Staining Pattern in Normal Tissues
Ku80 immunostaining occurs in virtually all nuclei of all cells in all tissues. Variations of the staining intensity are hardly discernible. A reduced level of expression is, however, seen in hepatocytes and spermatids. Cytoplasmic and/or membranous Ku80 immunostaining is not seen in any normal striated muscle, heart muscle, smooth muscle, myometrium of the uterus, corpus spongiosum of the penis, ovarian stroma, fat, skin (including hair follicle and sebaceous glands), oral mucosa of the lip, oral cavity, surface epithelium of the tonsil, and transitional mucosa of the anal canal, ectocervix, squamous epithelium of the esophagus, urothelium of the renal pelvis and urinary bladder, decidua, placental trophoblastic cells, lymph node, spleen, thymus, tonsil, mucosa of the stomach, duodenum, ileum, appendix, colon, rectum and gall bladder, pancreas, liver, parotid gland, submandibular gland, sublingual gland, Brunner gland of the duodenum, cortex and medulla of the kidney, prostate, seminal vesicle, epididymis, testis, respiratory epithelium and glands of bronchi and paranasal sinus, lung, breast, endocervix, endometrium, fallopian tube, corpus luteum and follicular cyst of the ovary, adrenal gland, parathyroid gland, cerebellum, cerebrum and pituitary gland.

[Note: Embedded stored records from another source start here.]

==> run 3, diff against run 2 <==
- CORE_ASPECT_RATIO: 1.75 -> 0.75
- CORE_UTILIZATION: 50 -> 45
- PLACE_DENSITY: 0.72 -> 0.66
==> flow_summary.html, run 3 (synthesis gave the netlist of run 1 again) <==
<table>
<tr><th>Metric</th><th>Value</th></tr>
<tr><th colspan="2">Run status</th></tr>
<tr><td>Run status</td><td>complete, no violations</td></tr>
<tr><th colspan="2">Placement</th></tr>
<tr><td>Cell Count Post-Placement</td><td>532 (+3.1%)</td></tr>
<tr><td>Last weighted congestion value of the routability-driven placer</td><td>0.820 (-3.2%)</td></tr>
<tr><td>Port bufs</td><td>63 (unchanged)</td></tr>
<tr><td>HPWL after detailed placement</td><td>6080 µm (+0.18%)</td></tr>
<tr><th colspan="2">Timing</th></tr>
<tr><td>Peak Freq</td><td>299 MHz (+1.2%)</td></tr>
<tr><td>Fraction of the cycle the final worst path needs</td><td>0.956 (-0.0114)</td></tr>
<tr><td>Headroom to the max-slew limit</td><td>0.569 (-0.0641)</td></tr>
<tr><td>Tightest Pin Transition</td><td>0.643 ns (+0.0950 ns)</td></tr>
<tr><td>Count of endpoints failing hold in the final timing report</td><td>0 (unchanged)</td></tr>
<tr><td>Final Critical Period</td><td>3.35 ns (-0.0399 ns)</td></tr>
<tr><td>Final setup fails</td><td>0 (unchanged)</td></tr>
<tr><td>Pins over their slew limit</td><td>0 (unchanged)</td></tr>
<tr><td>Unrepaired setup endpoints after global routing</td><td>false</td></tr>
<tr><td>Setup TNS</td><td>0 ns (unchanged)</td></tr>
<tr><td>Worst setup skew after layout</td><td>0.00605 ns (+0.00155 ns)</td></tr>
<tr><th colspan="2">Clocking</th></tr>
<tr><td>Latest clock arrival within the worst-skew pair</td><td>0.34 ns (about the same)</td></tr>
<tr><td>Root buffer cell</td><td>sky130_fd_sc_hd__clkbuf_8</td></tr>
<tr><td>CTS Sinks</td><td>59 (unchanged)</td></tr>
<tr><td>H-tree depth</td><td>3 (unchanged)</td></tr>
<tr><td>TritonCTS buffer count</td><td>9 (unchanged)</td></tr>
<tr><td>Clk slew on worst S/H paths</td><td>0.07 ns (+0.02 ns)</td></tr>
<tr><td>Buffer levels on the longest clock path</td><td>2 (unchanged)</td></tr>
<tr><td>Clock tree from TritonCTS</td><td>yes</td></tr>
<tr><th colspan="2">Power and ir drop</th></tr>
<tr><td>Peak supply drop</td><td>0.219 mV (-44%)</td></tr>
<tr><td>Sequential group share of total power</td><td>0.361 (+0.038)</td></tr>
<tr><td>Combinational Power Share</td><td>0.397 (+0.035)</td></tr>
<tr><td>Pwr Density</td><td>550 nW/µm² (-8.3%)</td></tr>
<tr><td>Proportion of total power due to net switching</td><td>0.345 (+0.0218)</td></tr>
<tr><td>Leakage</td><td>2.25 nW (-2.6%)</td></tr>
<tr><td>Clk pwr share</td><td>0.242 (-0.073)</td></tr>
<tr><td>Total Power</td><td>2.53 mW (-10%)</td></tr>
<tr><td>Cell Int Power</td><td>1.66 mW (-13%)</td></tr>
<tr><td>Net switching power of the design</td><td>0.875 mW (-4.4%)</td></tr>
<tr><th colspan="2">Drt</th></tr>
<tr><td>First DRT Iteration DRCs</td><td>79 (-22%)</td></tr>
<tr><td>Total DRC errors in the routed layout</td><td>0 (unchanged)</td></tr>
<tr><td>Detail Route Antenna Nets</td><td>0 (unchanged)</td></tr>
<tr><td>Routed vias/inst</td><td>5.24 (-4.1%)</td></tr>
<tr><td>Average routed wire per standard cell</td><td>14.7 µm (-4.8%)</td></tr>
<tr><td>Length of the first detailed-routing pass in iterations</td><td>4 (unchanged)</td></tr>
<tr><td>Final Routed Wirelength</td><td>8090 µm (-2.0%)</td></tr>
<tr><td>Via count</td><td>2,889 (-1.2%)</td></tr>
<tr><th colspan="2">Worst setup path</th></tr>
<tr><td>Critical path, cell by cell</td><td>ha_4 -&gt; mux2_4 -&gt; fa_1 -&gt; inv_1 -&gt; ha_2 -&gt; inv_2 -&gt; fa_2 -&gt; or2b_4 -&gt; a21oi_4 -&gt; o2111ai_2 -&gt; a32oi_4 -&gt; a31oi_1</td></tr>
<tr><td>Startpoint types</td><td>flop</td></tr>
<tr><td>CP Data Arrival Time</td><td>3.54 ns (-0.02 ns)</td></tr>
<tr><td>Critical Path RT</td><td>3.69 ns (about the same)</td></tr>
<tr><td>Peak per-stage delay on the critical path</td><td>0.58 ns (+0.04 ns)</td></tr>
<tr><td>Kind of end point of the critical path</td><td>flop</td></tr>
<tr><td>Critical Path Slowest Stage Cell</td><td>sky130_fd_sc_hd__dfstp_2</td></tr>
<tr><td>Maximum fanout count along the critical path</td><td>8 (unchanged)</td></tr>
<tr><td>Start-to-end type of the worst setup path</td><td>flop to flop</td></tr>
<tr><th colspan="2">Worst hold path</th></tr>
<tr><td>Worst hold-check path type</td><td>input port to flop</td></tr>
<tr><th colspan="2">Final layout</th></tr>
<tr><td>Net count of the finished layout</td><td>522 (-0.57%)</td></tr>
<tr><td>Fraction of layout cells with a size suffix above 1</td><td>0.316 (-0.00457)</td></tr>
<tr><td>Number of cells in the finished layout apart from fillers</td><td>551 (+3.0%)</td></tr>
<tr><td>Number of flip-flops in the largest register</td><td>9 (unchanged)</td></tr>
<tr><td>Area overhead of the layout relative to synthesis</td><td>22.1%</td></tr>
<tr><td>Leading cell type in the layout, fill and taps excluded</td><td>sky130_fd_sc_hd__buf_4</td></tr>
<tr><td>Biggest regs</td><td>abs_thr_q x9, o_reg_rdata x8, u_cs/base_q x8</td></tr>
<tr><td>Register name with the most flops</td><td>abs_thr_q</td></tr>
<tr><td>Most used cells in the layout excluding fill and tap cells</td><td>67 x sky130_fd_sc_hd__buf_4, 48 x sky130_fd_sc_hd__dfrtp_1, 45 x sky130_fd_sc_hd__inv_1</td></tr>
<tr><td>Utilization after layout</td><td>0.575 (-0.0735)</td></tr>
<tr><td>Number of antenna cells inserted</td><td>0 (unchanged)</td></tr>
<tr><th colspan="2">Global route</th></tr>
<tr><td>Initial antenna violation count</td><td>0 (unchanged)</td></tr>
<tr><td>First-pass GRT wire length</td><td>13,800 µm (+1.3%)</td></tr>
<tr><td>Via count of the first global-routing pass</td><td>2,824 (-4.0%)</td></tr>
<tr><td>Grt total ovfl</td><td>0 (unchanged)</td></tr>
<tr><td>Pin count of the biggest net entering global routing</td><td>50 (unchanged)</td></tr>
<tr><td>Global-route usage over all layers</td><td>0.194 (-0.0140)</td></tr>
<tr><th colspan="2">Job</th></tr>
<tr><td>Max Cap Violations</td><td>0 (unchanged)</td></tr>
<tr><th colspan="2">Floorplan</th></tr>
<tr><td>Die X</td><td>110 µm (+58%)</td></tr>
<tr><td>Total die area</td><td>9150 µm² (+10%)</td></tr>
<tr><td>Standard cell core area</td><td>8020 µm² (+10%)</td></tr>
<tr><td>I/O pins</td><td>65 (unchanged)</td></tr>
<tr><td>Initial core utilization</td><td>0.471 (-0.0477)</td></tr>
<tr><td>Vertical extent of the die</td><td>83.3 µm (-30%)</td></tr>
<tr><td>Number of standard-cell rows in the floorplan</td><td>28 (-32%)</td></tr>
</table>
===== src/spx_pkg.sv =====
// Package of constants for the stack pointer extended instruction block
package spx_pkg;
  // ----------------------------------------------------------------
  // Widths
  // ----------------------------------------------------------------
  localparam int PTR_W = 12;
  localparam int PC_W = 21;
  localparam int BSR_W = 4;
  localparam int DATA_W = 8;
  localparam int INSTR_W = 16;
  // ----------------------------------------------------------------
  // Opcode fields and encodings
  // ----------------------------------------------------------------
  localparam logic [7:0] OPC_PUSH_LITERAL = 8'hFA;
  localparam logic [7:0] OPC_PTR_SUBTRACT = 8'hE9;
  localparam logic [7:0] OPC_PTR_ADD = 8'hE8;
  localparam logic [7:0] OPC_MOVE_INDEXED = 8'hEB;
  localparam logic [15:0] OPC_CALL_W = 16'h0014;
  localparam int SEL_POS = 6;
  localparam int ACCESS_POS = 8;
  localparam logic [1:0] SEL_RETURN = 2'h3;
  localparam logic [1:0] SEL_STACK = 2'h2;
  localparam logic [1:0] SEL_PTR1 = 2'h1;
  localparam logic [1:0] SEL_PTR0 = 2'h0;
  // ----------------------------------------------------------------
  // Addressing constants
  // ----------------------------------------------------------------
  localparam logic [7:0] OFFSET_LIMIT = 8'h5F;
  localparam logic [3:0] ACCESS_LOW_BANK = 4'h0;
  localparam logic [3:0] ACCESS_HIGH_BANK = 4'hF;
  // ----------------------------------------------------------------
  // Reset values and cycle counts
  // ----------------------------------------------------------------
  localparam logic [11:0] RST_PTR = 12'h000;
  localparam logic [20:0] RST_PC = 21'h000000;
  localparam logic RST_EXT_ENABLE = 1'b0;
  localparam int RETURN_CYCLES = 2;
  // ----------------------------------------------------------------
  // Execution states
  // ----------------------------------------------------------------
  typedef enum logic [1:0] {
    ST_RUN = 2'b01,
    ST_NOP = 2'b10
  } spx_state_t;
endpackage : spx_pkg


===== src/spx_addr_resolve.sv =====
// Operand address resolution for access-bit instructions
`timescale 1ns/1ps
module spx_addr_resolve
  import spx_pkg::*;
(
  input wire logic [7:0] file_arg,
  input wire logic access_bit,
  input wire logic ext_enable,
  input wire logic [spx_pkg::PTR_W-1:0] stack_ptr,
  input wire logic [spx_pkg::BSR_W-1:0] bank_sel,
  output logic [spx_pkg::PTR_W-1:0] addr
);
  // ----------------------------------------------------------------
  // Address mux
  // ----------------------------------------------------------------
  // Low arguments index off the stack pointer only in extended mode; with
  // the pointer at zero this lands on the same low access bank cells
  always_comb
  begin
    if (ext_enable && !access_bit && (file_arg <= OFFSET_LIMIT))
      addr = stack_ptr + {4'h0, file_arg}; // [RULE_08] [RULE_11]
    else if (!access_bit && (file_arg <= OFFSET_LIMIT))
      addr = {ACCESS_LOW_BANK, file_arg}; // [RULE_07]
    else if (!access_bit)
      addr = {ACCESS_HIGH_BANK, file_arg}; // [RULE_07]
    else
      addr = {bank_sel, file_arg}; // [RULE_07]
  end
endmodule : spx_addr_resolve
==> src/rtl/fcpd_params.svh <==
// Constants of the floppy command and parameter decoder
`ifndef FCPD_PARAMS_SVH
`define FCPD_PARAMS_SVH

// =============================================================
// Opcodes, low five bits of the first command byte
`define FCPD_OP_READ 5'h06
`define FCPD_OP_WRITE 5'h05
`define FCPD_OP_VERIFY 5'h16
`define FCPD_OP_FORMAT 5'h0D
`define FCPD_OP_RELSEEK 5'h0F
`define FCPD_OP_PERP 5'h12
`define FCPD_OP_CONFIG 5'h13
`define FCPD_OP_SPECIFY 5'h03
`define FCPD_OP_SENSE 5'h08

// =============================================================
// Parameter byte counts per command
`define FCPD_NP_RW 4'h8
`define FCPD_NP_FORMAT 4'h5
`define FCPD_NP_SEEK 4'h2
`define FCPD_NP_PERP 4'h1
`define FCPD_NP_CONFIG 4'h3
`define FCPD_NP_SPECIFY 4'h2
`define FCPD_NP_NONE 4'h0

// =============================================================
// Field positions
`define FCPD_HEAD_BIT 2
`define FCPD_DIR_BIT 6
`define FCPD_EC_BIT 7
`define FCPD_EIS_BIT 6
`define FCPD_FIFO_ENABLE_N_BIT 5
`define FCPD_GAP_BIT 1
`define FCPD_PERP_LSB 2
`define FCPD_OW_BIT 7
`define FCPD_HUT_LSB 0
`define FCPD_HLT_LSB 1

// =============================================================
// Status codes and reset values
`define FCPD_ST0_NORMAL 8'h00
`define FCPD_ST0_SEEK_END 8'h20
`define FCPD_ST0_INVALID 8'h80
`define FCPD_FIFO_ENABLE_N_RESET 1'b1
`define FCPD_SECTOR_BASE 15'h0080
`define FCPD_FMT_FIRST_SECTOR 8'h01

// =============================================================
// Timing: head interval unit
`define FCPD_CLK_PERIOD_NS 25
`define FCPD_TICK_NS 1000000
`define FCPD_TICK_CYCLES \
  ((`FCPD_TICK_NS + `FCPD_CLK_PERIOD_NS - 1) / `FCPD_CLK_PERIOD_NS)

`endif

==> src/rtl/fcpd_pkg.sv <==
// Types of the floppy command and parameter decoder
package fcpd_pkg;

  typedef enum logic [2:0] {
    ST_CMD,
    ST_PARAM,
    ST_EXEC,
    ST_SEEK,
    ST_LOAD,
    ST_XFER,
    ST_DONE
  } fcpd_state_type;

  typedef enum logic [1:0] {
    HEAD_IDLE,
    HEAD_SETTLE,
    HEAD_READY,
    HEAD_HOLD
  } fcpd_head_type;

endpackage

==> src/rtl/fcpd_core.sv <==
// Floppy command validation, parameter decode and sector sequencing
`timescale 1ns/100ps
`include "fcpd_params.svh"

module fcpd_core #(
  parameter int TICK_CYCLES = `FCPD_TICK_CYCLES
) (
  input wire logic clock_i,
  input wire logic reset_i,
  input wire logic cmd_valid_i,
  input wire logic [7:0] cmd_byte_i,
  output logic cmd_ready_o,
  output logic irq_o,
  output logic result_valid_o,
  output logic [7:0] status0_o,
  output logic [7:0] present_cylinder_o,
  input wire logic step_tick_i,
  output logic step_o,
  output logic step_dir_o,
  input wire logic disk_byte_i,
  input wire logic [7:0] host_data_i,
  output logic [7:0] disk_wdata_o,
  output logic disk_write_o,
  output logic host_pass_o,
  output logic crc_en_o,
  output logic exec_busy_o,
  output logic [7:0] cylinder_o,
  output logic head_address_o,
  output logic [1:0] drive_o,
  output logic [7:0] sector_o,
  output logic [2:0] sector_size_code_o,
  output logic [7:0] gap3_length_o,
  output logic gap2_perp_o,
  output logic fifo_enable_n_o,
  output logic implied_seek_enable_o,
  output logic [1:0] perpendicular_drive_flags_o,
  output logic head_load_o,
  output logic head_ready_o
);

  // =============================================================
  // State
  fcpd_pkg::fcpd_state_type state_q;
  logic [7:0] p_q [0:7];
  logic [3:0] idx_q;
  logic [3:0] need_q;
  logic [7:0] op_q;
  logic invalid_q;
  logic [7:0] st0_q;
  logic [7:0] pcn_q;
  logic [7:0] steps_q;
  logic seek_rel_q;
  logic [7:0] end_of_track_sector_q;
  logic [7:0] special_sector_length_q;
  logic [7:0] sectors_per_track_q;
  logic [7:0] fill_q;
  logic [7:0] done_cnt_q;
  logic [14:0] byte_idx_q;
  logic sector_count_enable_q;
  logic gap2_select_q;
  logic [3:0] head_unload_interval_q;
  logic [6:0] head_load_interval_q;
  logic load_req_q;
  logic unload_req_q;

  // =============================================================
  // Opcode decode
  wire [4:0] in_op = cmd_byte_i[4:0];
  wire [4:0] cur_op = op_q[4:0];
  wire cmd_phase = (state_q == fcpd_pkg::ST_CMD) ||
                   (state_q == fcpd_pkg::ST_PARAM);
  wire take = cmd_valid_i && cmd_ready_o;
  wire in_rw = (in_op == `FCPD_OP_READ) || (in_op == `FCPD_OP_WRITE) ||
               (in_op == `FCPD_OP_VERIFY);
  wire in_known = in_rw || (in_op == `FCPD_OP_FORMAT) ||
                  (in_op == `FCPD_OP_RELSEEK) ||
                  (in_op == `FCPD_OP_PERP) ||
                  (in_op == `FCPD_OP_CONFIG) ||
                  (in_op == `FCPD_OP_SPECIFY) ||
                  (in_op == `FCPD_OP_SENSE);
  wire [3:0] in_need =
    in_rw ? `FCPD_NP_RW :
    (in_op == `FCPD_OP_FORMAT) ? `FCPD_NP_FORMAT :
    (in_op == `FCPD_OP_RELSEEK) ? `FCPD_NP_SEEK :
    (in_op == `FCPD_OP_PERP) ? `FCPD_NP_PERP :
    (in_op == `FCPD_OP_CONFIG) ? `FCPD_NP_CONFIG :
    (in_op == `FCPD_OP_SPECIFY) ? `FCPD_NP_SPECIFY : `FCPD_NP_NONE;
  wire take_op = take && (state_q == fcpd_pkg::ST_CMD);
  wire take_par = take && (state_q == fcpd_pkg::ST_PARAM);
  wire last_par = take_par && (idx_q == need_q - 4'h1);

  wire is_read = (cur_op == `FCPD_OP_READ);
  wire is_write = (cur_op == `FCPD_OP_WRITE);
  wire is_verify = (cur_op == `FCPD_OP_VERIFY);
  wire is_format = (cur_op == `FCPD_OP_FORMAT);
  wire is_rw = is_read || is_write || is_verify;

  // =============================================================
  // Parameter field views
  wire [7:0] p_cyl = p_q[1];
  wire p_head = p_q[0][`FCPD_HEAD_BIT];
  wire [1:0] p_drive = p_q[0][1:0];
  wire [2:0] p_n_rw = p_q[4][2:0];
  wire [2:0] p_n_fmt = p_q[1][2:0];
  wire [7:0] cfg = p_q[1];
  wire [7:0] perp = p_q[0];

  // Implied seek distance and direction toward the target cylinder
  wire seek_in = (p_cyl > pcn_q);
  wire [7:0] seek_dist = seek_in ? (p_cyl - pcn_q) : (pcn_q - p_cyl);
  wire need_seek = implied_seek_enable_o && (p_cyl != pcn_q);

  // =============================================================
  // Sector geometry
  wire [14:0] sector_bytes =
    `FCPD_SECTOR_BASE << sector_size_code_o;
  // Only size code 00 honours the special length; FF is expected else
  wire [14:0] xfer_len = (sector_size_code_o == 3'h0) ?
    {7'h00, special_sector_length_q} : sector_bytes;
  wire byte_pass = (byte_idx_q < xfer_len);
  wire sector_end = (byte_idx_q == sector_bytes - 15'h0001);
  wire [7:0] done_next = done_cnt_q + 8'h01;
  wire count_end = is_format || (is_verify && sector_count_enable_q);
  wire track_end = count_end ?
    (done_next == sectors_per_track_q) :
    (sector_o == end_of_track_sector_q);
  wire [7:0] write_byte = is_format ? fill_q :
    (byte_pass ? host_data_i : 8'h00);
  wire disk_evt = (state_q == fcpd_pkg::ST_XFER) && disk_byte_i;

  // =============================================================
  // Parameter capture, one register per entry
  genvar gi;
  generate
    for (gi = 0; gi < 8; gi++) begin : g_par
      always_ff @(posedge clock_i or posedge reset_i) begin
        if (reset_i) begin
          p_q[gi] <= 8'h00;
        end else if (take_par && idx_q == 4'(gi)) begin
          p_q[gi] <= cmd_byte_i;
        end
      end
    end
  endgenerate

  // =============================================================
  // Byte-level outputs of the transfer
  always_ff @(posedge clock_i or posedge reset_i) begin
    if (reset_i) begin
      crc_en_o <= 1'b0;
      host_pass_o <= 1'b0;
      disk_write_o <= 1'b0;
      disk_wdata_o <= 8'h00;
    end else begin
      crc_en_o <= disk_evt;
      host_pass_o <= disk_evt && is_read && byte_pass;
      disk_write_o <= disk_evt && (is_write || is_format);
      if (disk_evt) begin
        disk_wdata_o <= write_byte;
      end
    end
  end

  // =============================================================
  // Mode outputs
  always_ff @(posedge clock_i or posedge reset_i) begin
    if (reset_i) begin
      cmd_ready_o <= 1'b0;
      gap2_perp_o <= 1'b0;
      exec_busy_o <= 1'b0;
    end else begin
      cmd_ready_o <= cmd_phase && !take;
      gap2_perp_o <= gap2_select_q && !drive_o[1] &&
                     perpendicular_drive_flags_o[drive_o[0]];
      exec_busy_o <= !cmd_phase;
    end
  end

  // =============================================================
  // Command sequencer
  always_ff @(posedge clock_i or posedge reset_i) begin
    if (reset_i) begin
      state_q <= fcpd_pkg::ST_CMD;
      idx_q <= 4'h0;
      need_q <= 4'h0;
      op_q <= 8'h00;
      invalid_q <= 1'b0;
      irq_o <= 1'b0;
      st0_q <= `FCPD_ST0_NORMAL;
      status0_o <= `FCPD_ST0_NORMAL;
      result_valid_o <= 1'b0;
      pcn_q <= 8'h00;
      present_cylinder_o <= 8'h00;
      steps_q <= 8'h00;
      seek_rel_q <= 1'b0;
      step_o <= 1'b0;
      step_dir_o <= 1'b0;
      cylinder_o <= 8'h00;
      head_address_o <= 1'b0;
      drive_o <= 2'h0;
      sector_o <= 8'h00;
      sector_size_code_o <= 3'h0;
      end_of_track_sector_q <= 8'h00;
      gap3_length_o <= 8'h00;
      special_sector_length_q <= 8'h00;
      sectors_per_track_q <= 8'h00;
      fill_q <= 8'h00;
      done_cnt_q <= 8'h00;
      byte_idx_q <= 15'h0000;
      sector_count_enable_q <= 1'b0;
      fifo_enable_n_o <= `FCPD_FIFO_ENABLE_N_RESET;
      implied_seek_enable_o <= 1'b0;
      perpendicular_drive_flags_o <= 2'h0;
      gap2_select_q <= 1'b0;
      head_unload_interval_q <= 4'h0;
      head_load_interval_q <= 7'h00;
      load_req_q <= 1'b0;
      unload_req_q <= 1'b0;
    end else begin
      result_valid_o <= 1'b0;
      step_o <= 1'b0;
      load_req_q <= 1'b0;
      unload_req_q <= 1'b0;
      unique case (state_q)
        fcpd_pkg::ST_CMD: begin
          if (take_op && !in_known) begin
            irq_o <= 1'b1;
            invalid_q <= 1'b1;
          end else if (take_op && in_op == `FCPD_OP_SENSE) begin
            status0_o <= invalid_q ? `FCPD_ST0_INVALID : st0_q;
            present_cylinder_o <= pcn_q;
            result_valid_o <= 1'b1;
            irq_o <= 1'b0;
            invalid_q <= 1'b0;
            st0_q <= `FCPD_ST0_NORMAL;
          end else if (take_op) begin
            op_q <= cmd_byte_i;
            need_q <= in_need;
            idx_q <= 4'h0;
            state_q <= fcpd_pkg::ST_PARAM;
          end
        end
        fcpd_pkg::ST_PARAM: begin
          if (last_par) begin
            state_q <= fcpd_pkg::ST_EXEC;
          end else if (take_par) begin
            idx_q <= idx_q + 4'h1;
          end
        end
        fcpd_pkg::ST_EXEC: begin
          state_q <= fcpd_pkg::ST_CMD;
          if (cur_op == `FCPD_OP_CONFIG) begin
            implied_seek_enable_o <= cfg[`FCPD_EIS_BIT];
            fifo_enable_n_o <= cfg[`FCPD_FIFO_ENABLE_N_BIT];
          end
          if (cur_op == `FCPD_OP_SPECIFY) begin
            head_unload_interval_q <= p_q[0][`FCPD_HUT_LSB +: 4];
            head_load_interval_q <= p_q[1][`FCPD_HLT_LSB +: 7];
          end
          if (cur_op == `FCPD_OP_PERP && perp[`FCPD_OW_BIT]) begin
            perpendicular_drive_flags_o <=
              perp[`FCPD_PERP_LSB +: 2];
          end
          if (cur_op == `FCPD_OP_PERP) begin
            gap2_select_q <= perp[`FCPD_GAP_BIT];
          end
          if (cur_op == `FCPD_OP_RELSEEK) begin
            drive_o <= p_drive;
            head_address_o <= p_head;
            step_dir_o <= op_q[`FCPD_DIR_BIT];
            steps_q <= p_q[1];
            seek_rel_q <= 1'b1;
            state_q <= fcpd_pkg::ST_SEEK;
          end
          if (is_rw) begin
            drive_o <= p_drive;
            head_address_o <= p_q[2][0];
            cylinder_o <= p_cyl;
            sector_o <= p_q[3];
            sector_size_code_o <= p_n_rw;
            end_of_track_sector_q <= p_q[5];
            gap3_length_o <= p_q[6];
            special_sector_length_q <= p_q[7];
            sectors_per_track_q <= p_q[7];
            sector_count_enable_q <= is_verify &&
                                     op_q[`FCPD_EC_BIT];
          end
          if (is_format) begin
            drive_o <= p_drive;
            head_address_o <= p_head;
            cylinder_o <= pcn_q;
            sector_o <= `FCPD_FMT_FIRST_SECTOR;
            sector_size_code_o <= p_n_fmt;
            sectors_per_track_q <= p_q[2];
            gap3_length_o <= p_q[3];
            fill_q <= p_q[4];
          end
          if (is_rw && need_seek) begin
            step_dir_o <= seek_in;
            steps_q <= seek_dist;
            seek_rel_q <= 1'b0;
            state_q <= fcpd_pkg::ST_SEEK;
          end else if (is_rw || is_format) begin
            load_req_q <= 1'b1;
            state_q <= fcpd_pkg::ST_LOAD;
          end
          done_cnt_q <= 8'h00;
          byte_idx_q <= 15'h0000;
        end
        fcpd_pkg::ST_SEEK: begin
          if (step_tick_i && steps_q == 8'h00) begin
            if (seek_rel_q) begin
              st0_q <= `FCPD_ST0_SEEK_END;
              state_q <= fcpd_pkg::ST_DONE;
            end else begin
              load_req_q <= 1'b1;
              state_q <= fcpd_pkg::ST_LOAD;
            end
          end else if (step_tick_i) begin
            step_o <= 1'b1;
            steps_q <= steps_q - 8'h01;
            // Inward is toward higher cylinder numbers
            pcn_q <= step_dir_o ? pcn_q + 8'h01 :
                                  pcn_q - 8'h01;
          end
        end
        fcpd_pkg::ST_LOAD: begin
          if (head_ready_o && !load_req_q) begin
            state_q <= fcpd_pkg::ST_XFER;
          end
        end
        fcpd_pkg::ST_XFER: begin
          if (disk_byte_i && sector_end) begin
            byte_idx_q <= 15'h0000;
            done_cnt_q <= done_next;
            sector_o <= sector_o + 8'h01;
            if (track_end) begin
              st0_q <= `FCPD_ST0_NORMAL;
              unload_req_q <= 1'b1;
              state_q <= fcpd_pkg::ST_DONE;
            end
          end else if (disk_byte_i) begin
            byte_idx_q <= byte_idx_q + 15'h0001;
          end
        end
        fcpd_pkg::ST_DONE: begin
          irq_o <= 1'b1;
          invalid_q <= 1'b0;
          state_q <= fcpd_pkg::ST_CMD;
        end
      endcase
    end
  end

  // =============================================================
  // Head load and unload timing
  fcpd_head_timer #(
    .TICK_CYCLES(TICK_CYCLES)
  ) u_head_timer (
    .clock_i(clock_i),
    .reset_i(reset_i),
    .load_req_i(load_req_q),
    .unload_req_i(unload_req_q),
    .load_ticks_i(head_load_interval_q),
    .unload_ticks_i(head_unload_interval_q),
    .head_load_o(head_load_o),
    .head_ready_o(head_ready_o)
  );

endmodule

The findings described above are this consistent with the RNA data described in the Human Protein Atlas (Tissue expression XRCC5)
Positive control = Tonsil: A strong staining should be seen in the nuclei of all cells.
Negative control = A tumor or a cell line with documented loss of Ku80 expression.
Staining Pattern in Relevant Tumor Types
Nuclear Ku80 immunostaining is seen in the vast majority of tumors although the intensity may vary considerably between individual cases.
The TCGA findings on XRCC5 RNA expression in different tumor categories have been summarized in the Human Protein Atlas.
Compatibility of Antibodies
No data available at the moment
Protocol Recommendations
IHC users have different preferences on how the stains should look like. Some prefer high staining intensity of the target stain and even accept some background. Others favor absolute specificity and lighter target stains. Factors that invariably lead to more intense staining include higher concentration of the antibody and visualization tools, longer incubation time, higher temperature during incubation, higher temperature and longer duration of the heat induced epitope retrieval (slide pretreatment). The impact of the pH during slide pretreatment has variable effects and depends on the antibody and the target protein.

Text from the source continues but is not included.